C++ Audio Engine PART 4: HASHING OBJECTS

    All the articles in this series so far have been about components of software architecture and design, and this is a little more nitty gritty -- I want to talk about data hashing. This is a useful technique in a variety of contexts. 

    You can allow users to enter strings on a high level API but represent them internally with their associated hashes; you can hash an entire loaded resource like an audio file while loading to make sure you have not loaded the same audio file by another name; you can hash metadata about audio file format to quickly find a Voice Factory that outputs the correct type of voices.

    Unsigned ints make great keys, and you can be sure that your hashes will remain unique and consistent with an encryption algorithm such as MD5. The algorithm in that link can be distilled into a single function, and whenever you need to hash data, just include your Hash Function.

// find a buffer by string name

Buffer* BufferManager::Find(const char* id_string)

{

    unsigned int buffer_id = HashThis(id_string);
    //... iterate through your list and use buffer_id
    //... to find the correct node

}

Once you have a hashing algorithm, there may be some tweaking that you contain inside the HashThis function.
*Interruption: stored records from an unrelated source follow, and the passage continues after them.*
$ cat src/design/pfac_top.sv
// Program flash access controller: Wishbone slave registers and flash port.
// Assumes a flash array that answers a request with done, one or more cycles
// later, and a Wishbone master on the same clock.
`timescale 1ns/10ps
// Functional notes
// - Data-low byte, read and write, eight bits.
// - Address-low byte, read and write, eight bits.
// - Data-high keeps six bits, top two zero.
// - Address-high keeps two bits, rest zero.
// - Write trigger set-only, cleared when done.
// - Read trigger stays set until done, then hardware clears it.
// - Unlock register write-only, used for sequence.
module pfac_top
   import pfac_pkg::*;
(
   // Clock, reset and enable.
   input  wire logic             ref_clk,
   input  wire logic             rst_b,
   input  wire logic             clk_en,
   // Wishbone slave.
   input  wire logic             wb_cyc_i,
   input  wire logic             wb_stb_i,
   input  wire logic             wb_we_i,
   input  wire logic [PFAC_AW-1:0] wb_adr_i,
   input  wire logic [3:0]       wb_sel_i,
   input  wire logic [31:0]      wb_dat_i,
   output logic      [31:0]      wb_dat_o,
   output logic                  wb_ack_o,
   // Flash array port.
   output pfac_flash_req_t       flash_o,
   input  wire logic [13:0]      flash_rdata,
   input  wire logic             flash_done,
   // Interrupt.
   output logic                  irq
);
   logic [7:0]       adl_q, adl_d, adh_q, adh_d, dtl_q, dtl_d, dth_q, dth_d;
   logic             en_q, en_d, ack_q, ack_d, irq_q, irq_d;
   logic [1:0]       sts_q, sts_d, msk_q, msk_d;
   logic [31:0]      rdat_q, rdat_d;
   pfac_unl_t        unl_q, unl_d;
   pfac_state_t      st_q, st_d;
   pfac_flash_req_t  frq_q, frq_d;
   logic             acc, wr_acc, wr_trig, rd_trig;
   logic [7:0]       wbyte;

   function automatic logic hit(input logic [11:0] a, input logic [11:0] o);
      return a == o;
   endfunction : hit

   // Reads and writes build the flash word address the same way.
   function automatic logic [9:0] word_addr(input logic [7:0] hi,
                                            input logic [7:0] lo);
      return {hi[1:0], lo};
   endfunction : word_addr

   // Only a single new access is decoded; ack_q masks the held request.
   assign acc    = wb_cyc_i && wb_stb_i && !ack_q;
   assign wr_acc = acc && wb_we_i && wb_sel_i[0];
   assign wbyte  = wb_dat_i[7:0];
   assign rd_trig = wr_acc && hit(wb_adr_i, OFF_CONTROL)
                    && wbyte[CTL_RD_BIT] && st_q == PF_IDLE;
   assign wr_trig = wr_acc && hit(wb_adr_i, OFF_CONTROL) && !rd_trig
                    && wbyte[CTL_WR_BIT] && (en_q || wbyte[CTL_EN_BIT])
                    && unl_q == UNL_ARMED && st_q == PF_IDLE;

   always_comb begin
      adl_d  = adl_q;
      adh_d  = adh_q;
      dtl_d  = dtl_q;
      dth_d  = dth_q;
      en_d   = en_q;
      msk_d  = msk_q;
      sts_d  = sts_q;
      unl_d  = unl_q;
      st_d   = st_q;
      frq_d  = frq_q;
      ack_d  = acc;
      rdat_d = WB_ZERO;
      // Unmapped and write-only offsets fall through and read as zero.
      if (acc && !wb_we_i) begin
         if (hit(wb_adr_i, OFF_CONTROL))
            rdat_d[7:0] = {5'h00, en_q, st_q == PF_WRITE, st_q == PF_READ};
         else if (hit(wb_adr_i, OFF_ADDR_LOW))
            rdat_d[7:0] = adl_q;
         else if (hit(wb_adr_i, OFF_ADDR_HIGH))
            rdat_d[7:0] = adh_q & ADH_IMPL_MASK;
         else if (hit(wb_adr_i, OFF_DATA_LOW))
            rdat_d[7:0] = dtl_q;
         else if (hit(wb_adr_i, OFF_DATA_HIGH))
            rdat_d[7:0] = dth_q & DTH_IMPL_MASK;
         else if (hit(wb_adr_i, OFF_IRQ_STATUS))
            rdat_d[1:0] = sts_q;
         else if (hit(wb_adr_i, OFF_IRQ_MASK))
            rdat_d[1:0] = msk_q;
      end
      // Any access other than the two unlock writes breaks the sequence.
      if (acc) begin
         if (wr_acc && hit(wb_adr_i, OFF_UNLOCK)) begin
            if (wbyte == UNLOCK_FIRST)
               unl_d = UNL_GOT55;
            else if (wbyte == UNLOCK_SECOND && unl_q == UNL_GOT55)
               unl_d = UNL_ARMED;
            else
               unl_d = UNL_IDLE;
         end else begin
            unl_d = UNL_IDLE;
         end
      end
      if (wr_acc) begin
         if (hit(wb_adr_i, OFF_ADDR_LOW))
            adl_d = wbyte;
         if (hit(wb_adr_i, OFF_ADDR_HIGH))
            adh_d = wbyte & ADH_IMPL_MASK;
         if (hit(wb_adr_i, OFF_DATA_LOW) && st_q == PF_IDLE)
            dtl_d = wbyte;
         if (hit(wb_adr_i, OFF_DATA_HIGH) && st_q == PF_IDLE)
            dth_d = wbyte & DTH_IMPL_MASK;
         if (hit(wb_adr_i, OFF_CONTROL))
            en_d = wbyte[CTL_EN_BIT];
         if (hit(wb_adr_i, OFF_IRQ_MASK))
            msk_d = wbyte[1:0];
         if (hit(wb_adr_i, OFF_IRQ_STATUS))
            sts_d = sts_q & ~wbyte[1:0];
      end
      // One operation at a time: a trigger while busy is ignored, and a
      // read trigger wins over a write trigger set in the same byte.
      case (st_q)
         PF_IDLE: begin
            if (rd_trig) begin
               st_d  = PF_READ;
               frq_d = '{req: 1'b1, we: 1'b0,
                         addr: word_addr(adh_q, adl_q), wdata: 14'h0000};
            end else if (wr_trig) begin
               st_d  = PF_WRITE;
               frq_d = '{req: 1'b1, we: 1'b1,
                         addr: word_addr(adh_q, adl_q),
                         wdata: {dth_q[5:0], dtl_q}};
            end
         end
         PF_READ, PF_WRITE: begin
            // The request is a single pulse; address and word stay put.
            frq_d.req = 1'b0;
            if (flash_done) begin
               st_d = PF_IDLE;
               if (st_q == PF_READ) begin
                  dtl_d = flash_rdata[7:0];
                  dth_d = {2'b00, flash_rdata[13:8]};
                  sts_d[IRQ_RD_BIT] = 1'b1;
               end else begin
                  sts_d[IRQ_WR_BIT] = 1'b1;
               end
            end
         end
         default: st_d = PF_IDLE;
      endcase
      irq_d = |(sts_d & msk_d);
   end

   // Every output leaves from this bank, so none of them can glitch.
   always_ff @(posedge ref_clk or negedge rst_b) begin
      if (!rst_b) begin
         adl_q  <= RESET_BYTE;
         adh_q  <= RESET_BYTE;
         dtl_q  <= RESET_BYTE;
         dth_q  <= RESET_BYTE;
         en_q   <= 1'b0;
         msk_q  <= 2'b00;
         sts_q  <= 2'b00;
         unl_q  <= UNL_IDLE;
         st_q   <= PF_IDLE;
         frq_q  <= '0;
         ack_q  <= 1'b0;
         rdat_q <= WB_ZERO;
         irq_q  <= 1'b0;
      end else if (clk_en) begin
         adl_q  <= adl_d;
         adh_q  <= adh_d;
         dtl_q  <= dtl_d;
         dth_q  <= dth_d;
         en_q   <= en_d;
         msk_q  <= msk_d;
         sts_q  <= sts_d;
         unl_q  <= unl_d;
         st_q   <= st_d;
         frq_q  <= frq_d;
         ack_q  <= ack_d;
         rdat_q <= rdat_d;
         irq_q  <= irq_d;
      end
   end

   assign wb_dat_o = rdat_q;
   assign wb_ack_o = ack_q;
   assign flash_o  = frq_q;
   assign irq      = irq_q;
endmodule : pfac_top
For example, I set a maximum length for string names (32 bytes) and copy the input into this container, to keep consistency. Then the final output is a binary-or of the four dwords that the md5 algorithm outputs.

unsigned int HashThis(const char* input)

{

    // usually hash inupt to MD5, create tuples

    unsigned char hashThis[MAX_NAME_SIZE] = { 0 };
    unsigned char i = input[0];
    unsigned int iterator = 0;
    while (i != '\0')
    {
        hashThis[iterator] = input[iterator];
        i = input[iterator];
        iterator++;
    }

    MD5Output out;
    MD5Buffer(hashThis, MAX_NAME_SIZE, out);

    // create a reduced hash:
    unsigned int md5;
    md5 = out.dWord_0 ^ out.dWord_1 ^ 
          out.dWord_2 ^ out.dWord_3;
    return md5;

}

You can take this approach for any time of data, though to keep my head straight I convert objects to raw bytes to send through the algorithm. For example, I overloaded this function to submit WAVEFORMATEX objects when using XAudio2 so that whenever I load a new file, I check if there exists a factory yet to output voices tailored to that file's particular attributes such as channels, sample rate, and filetype (contained in the WAVEFORMATEX object.) For interest, here is that overloaded function:

unsigned int HashThis(WAVEFORMATEXTENSIBLE& wfx)

{

    // turn the object into a raw array of bytes
    unsigned char hashThis[sizeof(wfx)] = { 0 };
    unsigned char* i = reinterpret_cast<unsigned char*>(&wfx);

    unsigned int iterator = 0;
    while (iterator < sizeof(wfx))
    {
        hashThis[iterator] = *i;
        i++;
        iterator++;
    }

    MD5Output out;
    MD5Buffer(hashThis, MAX_NAME_SIZE, out);

    // create a reduced hash:
    unsigned int md5;
    md5 = out.dWord_0 ^ out.dWord_1 ^ 
          out.dWord_2 ^ out.dWord_3;

    return md5;

}

CONCLUSION

    You can apply this technique anywhere that an unsigned int representation of a hunk of data would be useful; another cool one is hashing audio data for uniqueness so you can check whether a load request should actually load a file or just assign an alias to an already loaded file. Utilizing this technique can speed up searches via unsigned int compares and allow an intuitive way to assign keys to resources in your management.